Job editor features - AWS Glue Studio

Job editor features

The job editor provides the following features for creating and editing jobs.

  • A visual diagram of your job, with a node for each job task: Data source nodes for reading the data; transform nodes for modifying the data; data target nodes for writing the data.

    You can view and configure the properties of each node in the job diagram. You can also view the schema and sample data for each node in the job diagram. These features help you to verify that your job is modifying and transforming the data in the right way, without having to run the job.

  • A Script viewing and editing tab, where you can modify the code generated for your job.

  • A Job details tab, where you can configure a variety of settings to customize the environment in which your AWS Glue ETL job runs.

  • A Runs tab, where you can view the current and previous runs of the job, view the status of the job run, and access the logs for the job run.

  • A Schedules tab, where you can configure the start time for you job, or set up a recurring job runs.

Using schema previews in the visual job editor

While creating or editing your job, you can use the Output schema tab to view the schema for your data.

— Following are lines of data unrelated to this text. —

$ cat src/rtl/rgbw_idle_timer.sv
module rgbw_idle_timer #(
    parameter int TIMEOUT_CYCLES = 50000
) (
    input  logic clk,
    input  logic rst_n,
    input  logic armed,
    input  logic kick,
    output logic expire
);

    localparam int CNT_W = $clog2(TIMEOUT_CYCLES + 1);
    localparam logic [CNT_W-1:0] LAST = CNT_W'(TIMEOUT_CYCLES - 1);

    logic [CNT_W-1:0] idle_cnt;

    always_ff @(posedge clk) begin
        if (!rst_n) begin
            idle_cnt <= '0;
        end else if (kick || !armed) begin
            idle_cnt <= '0;
        end else if (idle_cnt != LAST) begin
            idle_cnt <= idle_cnt + 1'b1;
        end
    end

    assign expire = armed && !kick && (idle_cnt == LAST);

    // the idle counter never runs past the timeout limit
    assert_idle_bound_R7: assert property (@(posedge clk) disable iff (!rst_n)
        idle_cnt <= LAST);

endmodule

$ cat src/rtl/rgbw_frame_fsm.sv
module rgbw_frame_fsm
    import rgbw_rx_pkg::*;
(
    input  logic                 clk,
    input  logic                 rst_n,
    input  logic [7:0]           byte_in,
    input  logic                 byte_ok,
    input  logic                 expire,
    output rx_state_e            state,
    output logic [7:0]           cmd_q,
    output logic [7:0]           chan_q,
    output logic [PAYLOAD_W-1:0] payload_q
);

    localparam int DCNT_W = $clog2(DATA_BYTES);
    localparam logic [DCNT_W-1:0] DCNT_LAST = DCNT_W'(DATA_BYTES - 1);

    rx_state_e         state_nxt;
    logic [DCNT_W-1:0] dcnt;

    always_ff @(posedge clk) begin
        if (!rst_n) begin
            state <= RX_CMD;
        end else begin
            state <= state_nxt;
        end
    end

    always_comb begin
        state_nxt = state;
        unique case (state)
            RX_CMD: begin
                if (byte_ok) state_nxt = RX_CHAN;
            end
            RX_CHAN: begin
                if (byte_ok)     state_nxt = RX_DATA;
                else if (expire) state_nxt = RX_CMD;
            end
            RX_DATA: begin
                if (byte_ok && dcnt == DCNT_LAST) state_nxt = RX_EVAL;
                else if (!byte_ok && expire)      state_nxt = RX_CMD;
            end
            RX_EVAL: begin
                state_nxt = byte_ok ? RX_CHAN : RX_CMD;
            end
            default: state_nxt = RX_CMD;
        endcase
    end

    always_ff @(posedge clk) begin
        if (!rst_n) begin
            cmd_q     <= '0;
            chan_q    <= '0;
            payload_q <= '0;
            dcnt      <= '0;
        end else if (byte_ok) begin
            unique case (state)
                RX_CMD, RX_EVAL: cmd_q <= byte_in;
                RX_CHAN: begin
                    chan_q <= byte_in;
                    dcnt   <= '0;
                end
                RX_DATA: begin
                    payload_q <= {payload_q[PAYLOAD_W-9:0], byte_in};
                    dcnt      <= dcnt + 1'b1;
                end
                default: ;
            endcase
        end
    end

    // the evaluation state lasts a single cycle
    assert_eval_single_R2: assert property (@(posedge clk) disable iff (!rst_n)
        state == RX_EVAL |=> state != RX_EVAL);

    // idle time while waiting for a command byte changes nothing
    assert_cmd_wait_R7: assert property (@(posedge clk) disable iff (!rst_n)
        (state == RX_CMD && !byte_ok) |=> state == RX_CMD);

    // stored color bytes hold unless a byte is accepted
    assert_payload_hold_R8: assert property (@(posedge clk) disable iff (!rst_n)
        !byte_ok |=> $stable(payload_q));

endmodule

Before you can see the schema, the job editor needs permissions to access the data source. You can specify an IAM role on the Job details tab of the editor or on the Output schema tab for a node. If the IAM role has all the necessary permissions to access the data source, you can then view the schema on the Output schema tab for a node.

Using data previews in the visual job editor

While creating or editing your job, you can use the Data preview tab to view a sample of your data.

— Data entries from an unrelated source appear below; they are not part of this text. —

`src/rtl/adcp_pkg.sv`:
```
// Shared types for the converter read-out port.
// Assumes: nothing beyond the project's own modules use these names.
package adcp_pkg;

    // Phase of the port sequencer
    typedef enum logic [1:0] {
        PH_CONV  = 2'd0,
        PH_SLEEP = 2'd1,
        PH_SEND  = 2'd2
    } phase_t;

endpackage

```
`src/rtl/adcp_conv.sv`:
```
// Behavioural conversion engine: counts CONV_CYC cycles while run is high,
// then captures vin into a formatted result word (status, sign, range flag, data).
// Assumes: IN_W > DATA_W, and vin is stable around the last conversion cycle.
module adcp_conv #(
    parameter int CONV_CYC = 40,
    parameter int IN_W     = 24,
    parameter int DATA_W   = 21,
    localparam int FRAME_W = DATA_W + 3,
    localparam int CNT_W   = $clog2(CONV_CYC + 1)
) (
    input  logic                      clk,
    input  logic                      rst_n,
    input  logic                      run,
    input  logic signed [IN_W-1:0]    vin,
    output logic                      done,
    output logic [FRAME_W-1:0]        word
);

    localparam logic signed [IN_W-1:0] POS_LIM = IN_W'(1) << (DATA_W - 1);
    localparam logic signed [IN_W-1:0] NEG_LIM = -POS_LIM;

    logic [CNT_W-1:0]   cnt;
    logic               over;
    logic               under;
    logic [FRAME_W-1:0] next_word;

    assign done = run && (cnt == CNT_W'(CONV_CYC - 1));

    // Conversion timer: counts only while converting, clears at the end
    always_ff @(posedge clk) begin
        if (!rst_n) begin
            cnt <= '0;
        end else if (!run || done) begin
            cnt <= '0;
        end else begin
            cnt <= cnt + 1'b1;
        end
    end

    // Range decision and frame formatting of the sample
    always_comb begin
        over  = (vin >= POS_LIM);
        under = (vin < NEG_LIM);
        if (over) begin
            next_word = {1'b0, 1'b1, 1'b1, {DATA_W{1'b0}}};
        end else if (under) begin
            next_word = {1'b0, 1'b0, 1'b1, {DATA_W{1'b0}}};
        end else begin
            next_word = {1'b0, ~vin[IN_W-1], 1'b0, vin[DATA_W-1:0]};
        end
    end

    // Result register, loaded on the last conversion cycle
    always_ff @(posedge clk) begin
        if (!rst_n) begin
            word <= '0;
        end else if (done) begin
            word <= next_word;
        end
    end

endmodule

```
`src/rtl/adcp_sck.sv`:
```
// Serial clock unit: divides clk by DIV for internal mode and detects the
// falling edges of the host clock in external mode; fall pulses advance the frame.
// Assumes: DIV >= 2, sck_in already synchronous to clk.
module adcp_sck #(
    parameter int DIV = 4,
    localparam int DCNT_W   = (DIV > 2) ? $clog2(DIV) : 1,
    localparam int HALF_DIV = DIV / 2
) (
    input  logic clk,
    input  logic rst_n,
    input  logic active,
    input  logic int_mode,
    input  logic sck_in,
    output logic sck_int,
    output logic fall
);

    logic [DCNT_W-1:0] dcnt;
    logic              sck_q;
    logic              wrap;

    assign wrap = (dcnt == DCNT_W'(DIV - 1));

    // Divider counter, held at zero outside data output
    always_ff @(posedge clk) begin
        if (!rst_n) begin
            dcnt <= '0;
        end else if (!active || wrap) begin
            dcnt <= '0;
        end else begin
            dcnt <= dcnt + 1'b1;
        end
    end

    // Previous host clock level for edge detection
    always_ff @(posedge clk) begin
        if (!rst_n) begin
            sck_q <= 1'b0;
        end else begin
            sck_q <= sck_in;
        end
    end

    assign sck_int = active && (dcnt >= DCNT_W'(HALF_DIV));
    assign fall    = active && (int_mode ? wrap : (sck_q && !sck_in));

endmodule

```
`src/rtl/adcp_shift.sv`:
```
// Frame serializer: presents one bit of the result word, MSB first, and steps
// to the next bit on each step pulse; flags the step that ends the frame.
// Assumes: word is stable while active.
module adcp_shift #(
    parameter int FRAME_W = 24,
    localparam int IDX_W  = $clog2(FRAME_W)
) (
    input  logic               clk,
    input  logic               rst_n,
    input  logic               active,
    input  logic               step,
    input  logic [FRAME_W-1:0] word,
    output logic               bit_out,
    output logic               last
);

    localparam logic [IDX_W-1:0] LAST_IDX = IDX_W'(FRAME_W - 1);

    logic [IDX_W-1:0] idx;
    logic [IDX_W-1:0] pos;

    // Bit index, cleared whenever no transfer is running
    always_ff @(posedge clk) begin
        if (!rst_n) begin
            idx <= '0;
        end else if (!active) begin
            idx <= '0;
        end else if (step) begin
            idx <= (idx == LAST_IDX) ? '0 : idx + 1'b1;
        end
    end

    assign pos     = LAST_IDX - idx;
    assign bit_out = word[pos];
    assign last    = active && step && (idx == LAST_IDX);

endmodule

```
`src/rtl/adcp_port.sv`:
```
// Converter read-out port top: sequences conversion, sleep and data output,
// shows conversion status on the data pin, picks the clock direction from the
// clock pin at reset or at a chip-select fall, and aborts on chip-select rise.
// Assumes: cs_n and sck_in are synchronous to clk; pads apply the enables.
module adcp_port
    import adcp_pkg::*;
#(
    parameter int CONV_CYC = 40,
    parameter int DIV      = 4,
    parameter int IN_W     = 24,
    parameter int DATA_W   = 21,
    localparam int FRAME_W = DATA_W + 3
) (
    input  logic                   clk,
    input  logic                   rst_n,
    input  logic                   cs_n,
    input  logic                   sck_in,
    input  logic signed [IN_W-1:0] vin,
    output logic                   sck_out,
    output logic                   sck_oe,
    output logic                   sck_pullup,
    output logic                   sdo,
    output logic                   sdo_oe
);

    phase_t             phase;
    logic               cs_q;
    logic               int_mode;
    logic               conv_done;
    logic [FRAME_W-1:0] frame_word;
    logic               sck_int;
    logic               shift_step;
    logic               data_bit;
    logic               frame_last;
    logic               sending;

    assign sending = (phase == PH_SEND);

    adcp_conv #(
        .CONV_CYC (CONV_CYC),
        .IN_W     (IN_W),
        .DATA_W   (DATA_W)
    ) u_conv (
        .clk   (clk),
        .rst_n (rst_n),
        .run   (phase == PH_CONV),
        .vin   (vin),
        .done  (conv_done),
        .word  (frame_word)
    );

    adcp_sck #(
        .DIV (DIV)
    ) u_sck (
        .clk      (clk),
        .rst_n    (rst_n),
        .active   (sending),
        .int_mode (int_mode),
        .sck_in   (sck_in),
        .sck_int  (sck_int),
        .fall     (shift_step)
    );

    adcp_shift #(
        .FRAME_W (FRAME_W)
    ) u_shift (
        .clk     (clk),
        .rst_n   (rst_n),
        .active  (sending),
        .step    (shift_step),
        .word    (frame_word),
        .bit_out (data_bit),
        .last    (frame_last)
    );

    // Phase sequencer: convert, sleep until selected, send until done or aborted
    always_ff @(posedge clk) begin
        if (!rst_n) begin
            phase <= PH_CONV;
        end else begin
            unique case (phase)
                PH_CONV:  if (conv_done) phase <= PH_SLEEP;
                PH_SLEEP: if (!cs_n) phase <= PH_SEND;
                PH_SEND:  if (cs_n || frame_last) phase <= PH_CONV;
                default:  phase <= PH_CONV;
            endcase
        end
    end

    // Clock mode latch: sample the clock pin in reset and at chip-select fall
    always_ff @(posedge clk) begin
        if (!rst_n) begin
            cs_q     <= cs_n;
            int_mode <= sck_in;
        end else begin
            cs_q <= cs_n;
            if (cs_q && !cs_n) begin
                int_mode <= sck_in;
            end
        end
    end

    // Data pin: busy status, ready status or frame bit
    always_comb begin
        unique case (phase)
            PH_CONV:  sdo = 1'b1;
            PH_SLEEP: sdo = 1'b0;
            default:  sdo = data_bit;
        endcase
    end

    assign sdo_oe     = !cs_n;
    assign sck_out    = int_mode && sck_int;
    assign sck_oe     = int_mode && sending;
    assign sck_pullup = int_mode;

endmodule

```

Before you can see the data sample, the job editor needs permissions to access the data source. The first time you choose the Data preview tab, you are prompted to choose an IAM role to use. This can be the same role that you plan to use for your job, or it can be a different role. The IAM role you choose must have the necessary permissions to create the data previews.

After you choose an IAM role, it takes about 20 to 30 seconds before the data appears. You are charged for data preview usage as soon as you choose the IAM role. The following features help you when viewing the data.

  • Choose the settings icon (a gear symbol) to configure your preferences for data previews. You can change the sample size or you can choose to wrap the text from one line to the next. These settings apply to all nodes in the job diagram.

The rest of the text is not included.